Creo que el comentario que hace vd.sr.Quevedo, es el que hacemos hoy muchos, que confiamos en que el 9 de marzo, Rajoy pueda enderezar todo lo mucho que torció ZP, y que España pueda transitar de forma pacífica y normal.
El comportamiento de Gallardón y Aguirre,es inadmisible, y en estos momentos y en estas alturas, yo creo que nos puede hacer mucho daño a los que esperábamos con ilusión unos resultados favorables el mes de marzo, los dos han hecho mucho daño al partido y son responsables de algo que nunca se debería haber producido, y estos dos señores deberan pagar las consecuencias de esta forma de proceder,y deberían haber aceptado las decisiones,tragarse el marron, y no andar llorando por las esquinas y lamentándose como hizo Gallardón.A los dos,hay qeu decirles que son unos impresentables y el partido no se merece esto, que tal vez algún día lamentemos.
44.
CiudadanoDix17/01/2008, 18:22 h.
Campodetenis, buen punto de vista. Pero está claro que nos vamos a perder el espectáculo maravilloso que hubiera sido ver a Rajoy gobernando, y a Gallardón dando mandobles dialécticos a la oposición en el Congreso. Qué gran tándem hubieran formado... A lo mejor Rajoy gobierna, ojalá. Pero será una lástima no poder disfrutar viendo a Gallardón en acción. Snif.
43.
Campodetenis17/01/2008, 18:17 h.
Espon -41-
yo creo que lo borran porqu ete tienen manía. De hecho no borraban lo de que Alcaraz deseaba la permanencia de ETA, de cuya existencia vivía y por la que se forraba, cuando convocó una mani (para esto creo que fueron dos) en protesta por las negociaciones que ZP mantenía con la ETA, y que los pepiñeiros negaban y sobre la que los centristas-moderados no opinaban.

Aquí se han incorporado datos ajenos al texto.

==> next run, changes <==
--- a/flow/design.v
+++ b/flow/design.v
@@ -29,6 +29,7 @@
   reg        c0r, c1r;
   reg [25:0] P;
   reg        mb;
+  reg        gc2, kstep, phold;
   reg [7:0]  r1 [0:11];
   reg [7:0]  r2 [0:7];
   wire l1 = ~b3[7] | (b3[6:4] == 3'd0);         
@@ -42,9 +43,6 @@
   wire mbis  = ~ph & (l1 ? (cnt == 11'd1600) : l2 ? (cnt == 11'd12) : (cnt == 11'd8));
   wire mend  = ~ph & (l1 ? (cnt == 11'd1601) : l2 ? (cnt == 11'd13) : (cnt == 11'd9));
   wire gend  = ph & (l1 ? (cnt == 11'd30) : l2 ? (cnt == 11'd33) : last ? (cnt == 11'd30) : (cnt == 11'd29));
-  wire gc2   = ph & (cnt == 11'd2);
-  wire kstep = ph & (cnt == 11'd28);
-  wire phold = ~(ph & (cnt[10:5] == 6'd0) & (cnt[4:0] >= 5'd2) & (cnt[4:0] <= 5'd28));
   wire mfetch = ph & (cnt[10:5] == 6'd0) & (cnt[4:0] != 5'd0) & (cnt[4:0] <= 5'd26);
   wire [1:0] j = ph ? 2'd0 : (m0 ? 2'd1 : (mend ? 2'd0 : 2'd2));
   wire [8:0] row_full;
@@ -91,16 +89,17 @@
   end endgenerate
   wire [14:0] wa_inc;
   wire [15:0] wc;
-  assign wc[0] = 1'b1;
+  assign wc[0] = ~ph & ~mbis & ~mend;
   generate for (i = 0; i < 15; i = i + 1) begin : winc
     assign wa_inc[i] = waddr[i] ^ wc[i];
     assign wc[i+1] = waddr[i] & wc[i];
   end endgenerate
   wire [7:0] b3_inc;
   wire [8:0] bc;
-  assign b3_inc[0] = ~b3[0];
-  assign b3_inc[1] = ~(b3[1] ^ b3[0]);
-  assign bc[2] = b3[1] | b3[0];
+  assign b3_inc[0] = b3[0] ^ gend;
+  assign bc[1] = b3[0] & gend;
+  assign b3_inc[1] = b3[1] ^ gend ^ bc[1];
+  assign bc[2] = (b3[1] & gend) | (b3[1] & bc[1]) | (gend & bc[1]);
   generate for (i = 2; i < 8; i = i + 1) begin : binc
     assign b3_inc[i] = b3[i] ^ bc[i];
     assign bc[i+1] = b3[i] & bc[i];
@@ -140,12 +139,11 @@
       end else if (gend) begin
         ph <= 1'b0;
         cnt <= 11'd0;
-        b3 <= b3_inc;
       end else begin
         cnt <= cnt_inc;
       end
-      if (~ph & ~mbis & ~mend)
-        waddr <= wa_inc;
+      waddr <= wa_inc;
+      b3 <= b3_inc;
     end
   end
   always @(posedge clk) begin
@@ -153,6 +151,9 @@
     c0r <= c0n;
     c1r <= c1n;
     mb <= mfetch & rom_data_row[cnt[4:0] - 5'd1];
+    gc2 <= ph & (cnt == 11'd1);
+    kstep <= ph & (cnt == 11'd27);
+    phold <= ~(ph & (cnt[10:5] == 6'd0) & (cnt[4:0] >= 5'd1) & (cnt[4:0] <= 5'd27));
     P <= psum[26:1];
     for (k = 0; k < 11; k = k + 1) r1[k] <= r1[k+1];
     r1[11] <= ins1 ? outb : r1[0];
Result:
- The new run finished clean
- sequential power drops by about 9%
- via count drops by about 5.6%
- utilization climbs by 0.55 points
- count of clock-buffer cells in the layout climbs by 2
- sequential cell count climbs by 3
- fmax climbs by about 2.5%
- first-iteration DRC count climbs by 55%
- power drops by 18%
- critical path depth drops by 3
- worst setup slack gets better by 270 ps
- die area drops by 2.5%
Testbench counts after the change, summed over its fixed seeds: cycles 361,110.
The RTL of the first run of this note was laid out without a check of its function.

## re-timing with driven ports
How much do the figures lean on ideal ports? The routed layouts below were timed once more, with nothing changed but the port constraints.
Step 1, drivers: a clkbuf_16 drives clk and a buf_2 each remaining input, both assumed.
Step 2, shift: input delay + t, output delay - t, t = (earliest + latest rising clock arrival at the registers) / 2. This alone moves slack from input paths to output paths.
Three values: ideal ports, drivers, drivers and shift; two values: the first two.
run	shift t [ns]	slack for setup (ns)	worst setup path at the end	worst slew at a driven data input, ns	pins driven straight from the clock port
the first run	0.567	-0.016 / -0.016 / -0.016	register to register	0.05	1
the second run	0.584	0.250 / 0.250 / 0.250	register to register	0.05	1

Así que me extraña que contigo tengan en cuenta ciertas licencias calificativas.
Te tienen manía.
De hecho, lo han vuelto a borrar, los jodíos...
42.
Campodetenis17/01/2008, 18:10 h.
No sé, CiudadanoDix -39-
Yo no veo que Gallardón esté clamando al cielo por la necesidad de que el PP acceda a volver a negociar con ETA. Ni que se despitorre glosando la "no política patriotica" del PSOE en cuestiones económicas. Ni que se deshaga en elogios de Chávez, Castro o el de las rayas étnicas. Ni que clame por unas relaciones bilaterales Madrid-España....

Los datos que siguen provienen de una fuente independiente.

From an optimization exercise on the open Yosys and OpenROAD flow, aimed at small area; shortcuts taken in it are not production practice. Only simulation tests tie the RTL to the original design; equivalence was not proved. No driver is modelled on the clock port, so clocking that relies on it looks cheaper here than on a real chip. Power and IR drop assume default switching activity.

==> flow/design.v <==
`timescale 1ns / 1ps
module divClk #(
    parameter W = 14,
    parameter K = 1,
    parameter [W-1:0] SEED = 0,
    parameter [W-1:0] TERM = 0,
    parameter [W-1:0] TMASK = 0
)(
    input clk,
    input rst,
    output reg tick
);
reg [W-1:0] s;
reg ph;
wire term = ((s ^ TERM) & TMASK) == 0;
always @(posedge clk) begin
    if (rst | term) s <= SEED;
    else s <= {~s[W-2:0], s[W-1] ^ s[K-1]};
    if (rst) begin
        ph <= 1'b0;
        tick <= 1'b0;
    end else begin
        tick <= term & ~ph;
        ph <= ph ^ term;
    end
end
endmodule
`timescale 1ns / 1ps
module debouncer #(
    parameter W = 15,
    parameter K = 14,
    parameter [W-1:0] SEED = 0,
    parameter [W-1:0] TERM = 0,
    parameter [W-1:0] TMASK = 0
)(
    input clk, rst, B,
    output reg db
);
reg run, dly;
reg [W-1:0] s;
wire term = ((s ^ TERM) & TMASK) == 0;
always @(posedge clk)
    s <= run ? {~s[W-2:0], s[W-1] ^ s[K-1]} : SEED;
always @(posedge clk) begin
    if (rst) begin
        run <= 1'b0;
        dly <= 1'b0;
        db <= 1'b0;
    end else if (run) begin
        if (term) begin
            run <= 1'b0;
            dly <= 1'b1;
            db <= 1'b1;
        end
    end else if (dly) begin
        if (B) db <= 1'b0;
        else dly <= 1'b0;
    end else begin
        db <= 1'b0;
        if (B) run <= 1'b1;
    end
end
endmodule
`timescale 1ns / 1ps
module SegmentDecoder(
    input [3:0] w,
    output [6:0] seg
    );
localparam [15:0] SEG0 = 16'b0010_1000_0001_0010;
localparam [15:0] SEG1 = 16'b1101_1000_0110_0000;
localparam [15:0] SEG2 = 16'b1101_0000_0000_0100;
localparam [15:0] SEG3 = 16'b1000_0100_1001_0010;
localparam [15:0] SEG4 = 16'b0000_0010_1011_1010;
localparam [15:0] SEG5 = 16'b0010_0000_1000_1110;
localparam [15:0] SEG6 = 16'b0001_0000_1000_0011;
assign seg = {SEG6[w], SEG5[w], SEG4[w], SEG3[w], SEG2[w], SEG1[w], SEG0[w]};
endmodule
`timescale 1ns / 1ps
module DigitDisplay(
    input clk,
    input rst,
    input tick,
    output reg [1:0] re,
    output [1:0] re_n,
    output reg [3:0] anode
);
assign re_n = rst ? 2'd0 : re + {1'b0, tick};
always @(posedge clk) re <= re_n;
always @(*) begin
    case (re)
        0: anode = 4'b1110;
        1: anode = 4'b1101;
        2: anode = 4'b1011;
        default: anode = 4'b0111;
    endcase
end
endmodule
`timescale 1ns / 1ps
module Transmitter(
    input clk, rst, tick,
    input stage4,
    input [7:0] lData,
    input LButton,
    input transferButton,
    output reg t,
    output reg [7:0] m0, m1, m2, m3
    );
localparam [3:0] XFER0 = 4'd0, XFER9 = 4'd9, INIT = 4'd11, LOADS = 4'd14, WLOAD = 4'd12,
                 WXFER = 4'd10, S4 = 4'd13;
reg [3:0] st;
reg [1:0] s4c;
reg [8:0] tr;    
wire xfer = (st <= XFER9);
wire [7:0] src = (s4c == 2'd0) ? m3 : (s4c == 2'd1) ? m2 : (s4c == 2'd2) ? m1 : m0;
wire [9:0] frame = {tr, 1'b0};
wire ld = tick & (st == INIT) & LButton & ~stage4;
wire wr = ld & ~rst;
wire hold = ~ld & ~rst;
always @(posedge clk) begin
    m0 <= ({8{wr}} & lData) | ({8{hold}} & m0);
    m1 <= ({8{wr}} & m0) | ({8{hold}} & m1);
    m2 <= ({8{wr}} & m1) | ({8{hold}} & m2);
    m3 <= ({8{wr}} & m2) | ({8{hold}} & m3);
end
wire tl = tick & (st == LOADS || st == S4);
wire twr = tl & ~rst;
wire thold = ~tl & ~rst;
always @(posedge clk) tr <= ({9{twr}} & {1'b1, src}) | ({9{thold}} & tr);
always @(posedge clk) begin
    if (tick) begin
        if (st == INIT) s4c <= 2'd0;
        else if (st == WXFER && stage4 && s4c != 2'd3) s4c <= s4c + 2'd1;
    end
end
always @(posedge clk) begin
    if (rst) begin
        st <= INIT;
        t <= 1'b1;
    end else if (tick) begin
        if (xfer) begin
            t <= frame[st];
            st <= (st == XFER9) ? WXFER : st + 4'd1;
        end else case (st)
            INIT: begin
                t <= 1'b1;
                if (LButton && !stage4) st <= LOADS;
                if (transferButton) st <= stage4 ? S4 : XFER0;
            end
            LOADS: st <= WLOAD;
            WLOAD: if (!LButton) st <= INIT;
            WXFER: begin
                if (stage4) begin
                    if (s4c != 2'd3) st <= S4;
                    else if (!transferButton) st <= INIT;
                end else if (!transferButton) st <= INIT;
            end
            S4: st <= XFER0;
            default: st <= INIT;
        endcase
    end
end
endmodule
`timescale 1ns / 1ps
module Receiver(
    input clk, rst, tick,
    input t,
    output reg [7:0] m0, m1, m2, m3
    );
reg rec;
reg [9:0] sr;
wire sh = tick & rec;
wire ld = tick & ~rec;
always @(posedge clk)
    sr <= ({10{sh}} & {t, sr[9:1]}) | {ld, 9'b0} | ({10{~tick}} & sr);
always @(posedge clk) begin
    if (rst) rec <= 1'b0;
    else if (tick) begin
        if (!rec) begin
            if (!t) rec <= 1'b1;
        end else if (sr[0]) rec <= 1'b0;
    end
end
wire wr = tick & rec & sr[0] & ~rst;
wire hold = ~(tick & rec & sr[0]) & ~rst;
always @(posedge clk) begin
    m0 <= ({8{wr}} & sr[8:1]) | ({8{hold}} & m0);
    m1 <= ({8{wr}} & m0) | ({8{hold}} & m1);
    m2 <= ({8{wr}} & m1) | ({8{hold}} & m2);
    m3 <= ({8{wr}} & m2) | ({8{hold}} & m3);
end
endmodule
`timescale 1ns / 1ps
module UART3_Ruveyda#(parameter bitNum=8)(
    input clk,
    input rst,
    input btnU,
    input btnR,
    input btnL,
    input stage4,
    input [bitNum-1:0] data,
    input btnC,  
    input btnD,  
    input R,
    output T,
    output [bitNum-1:0] T_Buf,
    output [bitNum-1:0] R_Buf,
    output [3:0] an,
    output [6:0] seg
);
localparam [13:0] BAUD_SEED = 14'd12491, BAUD_TERM = 14'd11869, BAUD_MASK = 14'd14075;
localparam [13:0] DISP_SEED = 14'd7264, DISP_TERM = 14'd2200, DISP_MASK = 14'd12015;
localparam [14:0] DB_SEED = 15'd24982, DB_TERM = 15'd15564, DB_MASK = 15'd32167;
wire dbU, dbR, dbL;
wire baudTick, dispTick;
wire [7:0] mT0, mT1, mT2, mT3, mR0, mR1, mR2, mR3;
debouncer #(15, 1, DB_SEED, DB_TERM, DB_MASK) db1(clk, rst, btnU, dbU);
debouncer #(15, 1, DB_SEED, DB_TERM, DB_MASK) db2(clk, rst, btnR, dbR);
debouncer #(15, 1, DB_SEED, DB_TERM, DB_MASK) db3(clk, rst, btnL, dbL);
divClk #(14, 1, BAUD_SEED, BAUD_TERM, BAUD_MASK) baud(clk, rst, baudTick);
divClk #(14, 1, DISP_SEED, DISP_TERM, DISP_MASK) disp(clk, rst, dispTick);
Transmitter t(clk, rst, baudTick, stage4, data, btnC, btnD, T, mT0, mT1, mT2, mT3);
Receiver r(clk, rst, baudTick, R, mR0, mR1, mR2, mR3);
assign T_Buf = mT0;
assign R_Buf = mR0;
reg isT;
reg [1:0] index;
wire [1:0] re, re_n;
wire [1:0] index_n = rst ? 2'd0 : dbR ? index + 2'd1 : dbL ? index - 2'd1 : dbU ? 2'd0 : index;
always @(posedge clk) begin
    index <= index_n;
    if (rst) isT <= 1'b1;
    else if (dbU) isT <= ~isT;
end
DigitDisplay d(clk, rst, dispTick, re, re_n, an);
reg [7:0] sel;
always @(*) begin
    case ({isT, index_n})
        3'd0: sel = mR0;
        3'd1: sel = mR1;
        3'd2: sel = mR2;
        3'd3: sel = mR3;
        3'd4: sel = mT0;
        3'd5: sel = mT1;
        3'd6: sel = mT2;
        default: sel = mT3;
    endcase
end
reg [3:0] digit_n;
always @(*) begin
    if (rst) digit_n = 4'd0;
    else case (re_n)
        2'd0: digit_n = isT ? 4'hA : 4'hb;
        2'd1: digit_n = {2'b00, index_n};
        2'd2: digit_n = sel[7:4];
        default: digit_n = sel[3:0];
    endcase
end
reg [3:0] digit;
always @(posedge clk) digit <= digit_n;
SegmentDecoder s(digit, seg);
endmodule
==> flow/flow/run.sh <==
#!/bin/bash
# Own layout flow:
# 1. the standard synthesis (standard.sh synth), and the same synthesis
#    with an area-oriented ABC script (own_synth.tcl); the second is used only
#    if its registers (names and cell types) are exactly the standard ones.
# 2. The combinational logic between the registers of each is re-mapped by ABC
#    for area with a few scripts (registers, names and cell types kept); the
#    smallest result goes on.
# 3. the standard layout steps, with the smallest buffer on the ports and a
#    clock tree of small buffers, each upsized only as far as its clock slew
#    needs (ctsfix.tcl).
set -euo pipefail
W=$(pwd)
R=$W/orfs/results/${FLOW_PLATFORM}/UART3_Ruveyda/base
LIB=$FLOW_HOME/platforms/${FLOW_PLATFORM}/lib/sky130_fd_sc_hd__tt_025C_1v80.lib

bash standard.sh synth > $W/std_synth.log 2>&1
cp $R/1_2_yosys.v $W/src_std.v

# the same synthesis with the area ABC script, in a work folder of its own
printf 'strash\ndc2\ndch -f -x\namap\n' > $W/own_synth.abc
sources="std"
if OWN_ABC_SCRIPT=$W/own_synth.abc make -C $FLOW_HOME DESIGN_CONFIG=$W/config.mk WORK_HOME=$W/orfs_own \
     CLKGATE_MAP_FILE= SYNTH_SCRIPT=$W/flow/own_synth.tcl \
     $W/orfs_own/results/${FLOW_PLATFORM}/UART3_Ruveyda/base/1_2_yosys.v > $W/own_synth.log 2>&1; then
  cp $W/orfs_own/results/${FLOW_PLATFORM}/UART3_Ruveyda/base/1_2_yosys.v $W/src_own.v
  regs() { grep -E '^\s*sky130_fd_sc_hd__(dfxtp|edfxtp|dfrtp|dfstp|dfbbp|dfxbp|sdf|sedf|dl)' "$1" | sed 's/($//' | sort; }
  if cmp -s <(regs $W/src_std.v) <(regs $W/src_own.v); then
    sources="std own"
    echo "own synthesis: same registers as the standard one" >> $W/resyn_choice.log
  else
    echo "own synthesis: registers differ, not used" >> $W/resyn_choice.log
  fi
fi

scripts=(
  "strash; dc2; dch -f; amap"
  "strash; dc2; dch -f -x; amap"
  "strash; drw; drf; dc2; dch -f; amap"
  "strash; dch -f; amap"
  "strash; dc2; dch -f; amap; strash; dch -f; amap"
  "strash; dc2; balance; dch -f; amap"
)
best=""
bestarea=""
for src in $sources; do
  for i in "${!scripts[@]}"; do
    n=${src}_$i
    echo "${scripts[$i]}" | tr ';' '\n' > $W/resyn_$n.abc
    cat > $W/resyn_$n.ys <<EOF
read_liberty -ignore_miss_func $LIB
read_verilog $W/src_$src.v
hierarchy -top $FLOW_TOP
setattr -mod -set keep_hierarchy 1 sky130_fd_sc_hd__dfxtp_* sky130_fd_sc_hd__edfxtp_* sky130_fd_sc_hd__conb_1
flatten
opt_clean -purge
abc -liberty $LIB -dont_use sky130_fd_sc_hd__lpflow_* -dont_use sky130_fd_sc_hd__probe* -script $W/resyn_$n.abc $FLOW_TOP
opt_clean -purge
hilomap -singleton -hicell sky130_fd_sc_hd__conb_1 HI -locell sky130_fd_sc_hd__conb_1 LO
splitnets
opt_clean -purge
tee -o $W/resyn_$n.stat stat -liberty $LIB $FLOW_TOP
select $FLOW_TOP
write_verilog -noattr -noexpr -nohex -nodec -selected $W/resyn_$n.v
EOF
    if yosys -s $W/resyn_$n.ys > $W/resyn_$n.log 2>&1; then
      a=$(sed -n "s/.*Chip area for module '\\\\$FLOW_TOP': \([0-9.]*\).*/\1/p" $W/resyn_$n.stat | tail -1)
      echo "$src netlist, script $i (${scripts[$i]}): area $a" >> $W/resyn_choice.log
      if [[ -n "$a" ]] && { [[ -z "$bestarea" ]] || awk "BEGIN{exit !($a < $bestarea)}"; }; then
        best=$n; bestarea=$a
      fi
    fi
  done
done
echo "chosen: $best, area $bestarea" >> $W/resyn_choice.log
if [[ -n "$best" ]]; then
  cp $W/resyn_$best.v $R/1_2_yosys.v
  rm -f $R/1_synth.odb $R/1_synth.sdc
fi

export BUFFER_PORTS_ARGS="-buffer_cell sky130_fd_sc_hd__buf_1"
export CTS_ARGS="-sink_clustering_enable -repair_clock_nets -dont_use_dummy_load -buf_list sky130_fd_sc_hd__clkbuf_4"
# after CTS, upsize the clock buffers whose flip-flops see a clock slew over 110 ps
export PRE_CTS_TCL=$W/flow/ctsfix.tcl OWN_CLK_SLEW_PS=110
bash standard.sh > $W/std_layout.log 2>&1
==> flow/flow/ctsfix.tcl <==
# Sourced before CTS (PRE_CTS_TCL). clock_tree_synthesis builds the tree with
# small buffers; then each buffer whose flip-flop clock pins see too much slew
# is upsized, step by step, until every clock pin is under the target.
rename clock_tree_synthesis my_own_cts_orig
proc clkpin_slew {pin} {
  set w 0
  foreach edge {rise fall} {
    foreach a {min max} {
      set s [expr {[sta::time_ui_sta [get_property $pin slew_${a}_$edge]] * 1e12}]
      if {$s > $w} { set w $s }
    }
  }
  return $w
}
proc clock_tree_synthesis {args} {
  my_own_cts_orig {*}$args
  set target [expr {[info exists ::env(OWN_CLK_SLEW_PS)] ? $::env(OWN_CLK_SLEW_PS) : 110}]
  set sizes {sky130_fd_sc_hd__clkbuf_4 sky130_fd_sc_hd__clkbuf_8 sky130_fd_sc_hd__clkbuf_16}
  for {set round 0} {$round < 3} {incr round} {
    estimate_parasitics -placement
    set todo {}
    foreach pin [all_registers -clock_pins -edge_triggered] {
      if {[clkpin_slew $pin] > $target} {
        set net [get_nets -of_objects $pin]
        foreach d [get_pins -of_objects $net -filter "direction == output"] {
          set inst [get_property $d full_name]
          set inst [string range $inst 0 [expr {[string last "/" $inst] - 1}]]
          if {[lsearch $todo $inst] < 0} { lappend todo $inst }
        }
      }
    }
    puts "ctsfix: round $round, [llength $todo] buffers to upsize"
    if {![llength $todo]} { break }
    foreach inst $todo {
      set cell [get_property [get_cells $inst] ref_name]
      set i [lsearch $sizes $cell]
      if {$i >= 0 && $i < [llength $sizes] - 1} {
        replace_cell [get_cells $inst] [lindex $sizes [expr {$i + 1}]]
        puts "ctsfix: $inst $cell -> [lindex $sizes [expr {$i + 1}]]"
      }
    }
  }
}
==> flow/flow/own_synth.tcl <==
# synth_recipe.tcl (the standard synthesis), except that ABC maps the logic with
# the area script in $OWN_ABC_SCRIPT. Registers are mapped before ABC runs, so
# they come out as in the standard synthesis (run.sh checks this).
proc synth {args} { yosys synth -nofsm -noshare {*}$args }
proc abc {args} {
  set i [lsearch -exact $args -script]
  if {$i >= 0} { lset args [expr {$i + 1}] $::env(OWN_ABC_SCRIPT) }
  yosys abc {*}$args
}
source $::env(SCRIPTS_DIR)/synth.tcl
# left out here: clear keep_hierarchy, flatten, clean up, hide names made inside functions, write 1_2_yosys.v
==> flow/standard.sh <==
#!/bin/bash
# synth_recipe.tcl (not shown) runs the flow's synth.tcl, then flattens the netlist and writes it again
# the make line also repeats each setting of config.mk as NAME=value (left out here)
make -C /OpenROAD-flow-scripts/flow DESIGN_CONFIG=/design/flow/config.mk WORK_HOME=/design/flow/orfs CLKGATE_MAP_FILE= SYNTH_SCRIPT=/design/flow/synth_recipe.tcl "${@:-finish}"
==> flow/config.mk <==
export PLATFORM = sky130hd
export DESIGN_NAME = UART3_Ruveyda
export DESIGN_NICKNAME = UART3_Ruveyda
export VERILOG_FILES = /design/flow/design.v
export SDC_FILE = /design/flow/constraint.sdc
export NUM_CORES = 4
export LEC_CHECK = 0
export CAP_MARGIN = 20
export CORE_MARGIN = 2
export CORE_UTILIZATION = 60
export PLACE_DENSITY = 0.85
export SLEW_MARGIN = 20
==> flow/constraint.sdc <==
create_clock -name core_clock -period 10.0 [get_ports {clk}]
set_input_delay 2.0000 -clock core_clock [delete_from_list [all_inputs] [get_ports {clk}]]
set_output_delay 2.0000 -clock core_clock [all_outputs]
set_load 0.01 [all_outputs]
==> results.json, run 1 <==
{
  "cts_tree": "yes",
  "antenna_found_initial": 0,
  "ir_worst_vdd_v": 0.000128,
  "placed_cells": 912,
  "fill_cells": 862,
  "ys_warn_count": 7,
  "final_cells": 929,
  "area_growth_pct": 8.31,
  "cp-start-kind": "input pin",
  "grt_pass1_vias": 5297,
  "maxCapViolCount": 0,
  "num_antenna_cells": 0,
  "cp-end-kind": "register",
  "final_util_pct": 67.4,
  "drt-vias-per-instance": 5.96,
  "gp_congestion": 1.05,
  "grt_pass1_wl_mm": 24.1,
  "overflow": 0,
  "crit_slowest_cell": "a221oi_1",
  "rows": 37,
  "die_x_um": 108,
  "first_pass_iters": 8,
  "syn_area_um2": 6490,
  "dr.first_iter.drc_count": 445,
  "status": "timing/DRC/antenna clean",
  "netlist_instances": 730,
  "dieArea_um2": 11700,
  "ff2ff_setup_slack_ns": 6.92,
  "min-delay-start": "db1.s[3]$_SDFF_PN0_",
  "dp.final_hpwl_mm": 10.3,
  "hp-class": "register to register",
  "grt_start_max_net_pins": 34,
  "min_period_ns": 4.13,
  "routed_wl_mm": 14.5,
  "final_max_slew_viol_count": 0,
  "antenna_left": 0,
  "top_level_ports": 45,
  "worstReg2RegStart": "index[1]$_DFF_P_",
  "power_density_nw_per_um2": 162,
  "fmaxAchievable_ghz": 0.242,
  "slew_headroom_pct": 25.4,
  "cp_num_buf_inv": 3,
  "path_delay_family": "compound AO/OA/AOI/OAI gates",
  "post-cts-setup-buffers": 0,
  "hold_end": "db1.s[4]$_SDFF_PN1_",
  "synthesis.nets": 747,
  "drcViolationCount": 0,
  "cts_sinks": 186,
  "crit_type": "input pin to register",
  "hold_buffers": 0,
  "cp_max_fo": 19,
  "initial_core_util_pct": 62.3,
  "post_cts_resized": 0,
  "crit_required_ns": 10.46,
  "worstPathArrival_ns": 4.58,
  "port_buffers": 44,
  "fin_setup_tns_ns": 0,
  "grt_use_total_pct": 26.0,
  "clock_latency_ns": 0.59,
  "hold_viol": 0,
  "fin_skew_ns": 0.0382,
  "holdPathStages": 1,
  "worstMarginPinSlew_ns": 1.12,
  "path_clk_slew_ns": 0.10,
  "dieHeight_um": 108,
  "rsz0062_at_grt": "false",
  "rr_endpoint": "digit[0]$_SDFF_PP0_",
  "core-area_um2": 10400,
  "nets": 812,
  "layout-drive-gt1-share_pct": 2.52,
  "cts_made_buffers": 17,
  "wl_per_cell_um": 15.6,
  "num_vias": 5536,
  "fin_crit_sh_pct": 41.3,
  "reg2reg_depth": 9,
  "avgSynthCellArea_um2": 8.89,
  "cpPeakStageDelay_ns": 0.69,
  "worstPathCellList": "buf_1 > buf_4 > a221oi_1 > clkinv_1 > nand3_1 > o22ai_1 > or4b_1 > o211ai_1 > a311oi_1",
  "setup_viol": 0,
  "leakagePower_nw": 2.38
}
[layout make-up]
cell class                      instances  area, um^2  area share, %
Multi-Input combinational cell        416        2270           32.4
Tap cell                              136         170           2.42
Clock buffer                           17         178           2.53
Sequential cell                       186        3740           53.3
Timing Repair Buffer                   46         180           2.56
Inverter                              128         480           6.84
[report_power, final]
part	internal, mW	leakage [nW]	total, mW	switching [mW]
clock network	0.111	0.0989	0.323	0.212
logic	0.0138	0.756	0.0393	0.0255
registers	0.763	1.52	0.776	0.0126
total	0.888	2.38	1.14	0.250
[metal layers]
layer | GRT usage [%] | routed length (um)
met1 | 30.9 | 6110
met2 | 44.8 | 7010
met3 | 7.47 | 990
met4 | 9.80 | 371
met5 | 0 | 0
[sequential cells by signal, summed over array words and instances (netlist names), 9 cells and up]
signal and count:
db3.s 15, db2.s 15, disp.s 14, t.tr 9
baud.s 14, db1.s 15, r.sr 10
[worst reg2reg max path, cell delays in order (launching register included)]
cell      delay [ns]
dfxtp_1         0.34
o21ai_0         0.23
nand2_1         0.08
a221oi_1        0.71
clkinv_1        0.36
nand3_1         0.39
o22ai_1         0.12
or4b_1          0.51
o211ai_1        0.09
a311oi_1        0.13
[through the flow]
stage	hold slack, ns	power (mW)	cell area, um^2	setup WS [ns]
after floorplan	0.343	0.815	6490	6.10
after global placement	0.344	0.828	6840	5.65
after detailed placement	0.353	0.831	6840	5.41
after CTS	0.373	1.14	7020	5.96
after global routing	0.377	1.18	7030	5.69
final	0.371	1.14	7030	5.87
[placed cells by master (no fill, tap or decap), types with 4 or more instances in the layout]
| cell type | instances |
|---|---|
| clkbuf_8 | 8 |
| clkbuf_4 | 9 |
| buf_1 | 44 |
| or2_0 | 4 |
| nand4_1 | 4 |
| nor2_1 | 101 |
| o22ai_1 | 106 |
| nor2b_1 | 5 |
| a21oi_1 | 9 |
| clkinv_1 | 128 |
| nand3_1 | 23 |
| nor3_1 | 15 |
| nand2_1 | 45 |
| o32ai_1 | 5 |
| o221ai_1 | 8 |
| a211oi_1 | 11 |
| o21ai_0 | 36 |
| dfxtp_1 | 184 |
[how the worst max path moves through the flow]
stage / start / cells after the start / slack [ns] / end
2_1_floorplan: rst / 7 / 6.10 / digit[0]$_SDFF_PP0_
3_3_place_gp: rst / 9 / 5.65 / digit[0]$_SDFF_PP0_
3_5_place_dp: rst / 9 / 5.41 / digit[0]$_SDFF_PP0_
4_1_cts: digit[3]$_SDFF_PP0_ / 5 / 5.96 / seg[0]
5_1_grt: rst / 9 / 5.69 / digit[0]$_SDFF_PP0_
6_report: rst / 9 / 5.87 / digit[0]$_SDFF_PP0_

Lo que sí veo es que Gallardón es un "centrista-moderado-liberal" que lo sabe todo el mundo de buena tinta, cuya exclusión de las listas del PP y "abandono" en la vil alcaldía de Madrid es una catástrofe nacional que inquieta, especialmente, a los discípulos de Pepiño Blanco, preocupados por la desgracia que para España supone la pérdida de un "centrista-moderado-liberal" del que lo único que sabemos es que "mayormente" coincide con Rajoy en todo lo que al PSOE no le gusta.
41.
Espon17/01/2008, 18:08 h.
Campodetenis, 40
¿Y por qué crees que lo borran? Por cierto, lo he puesto en otros artículos.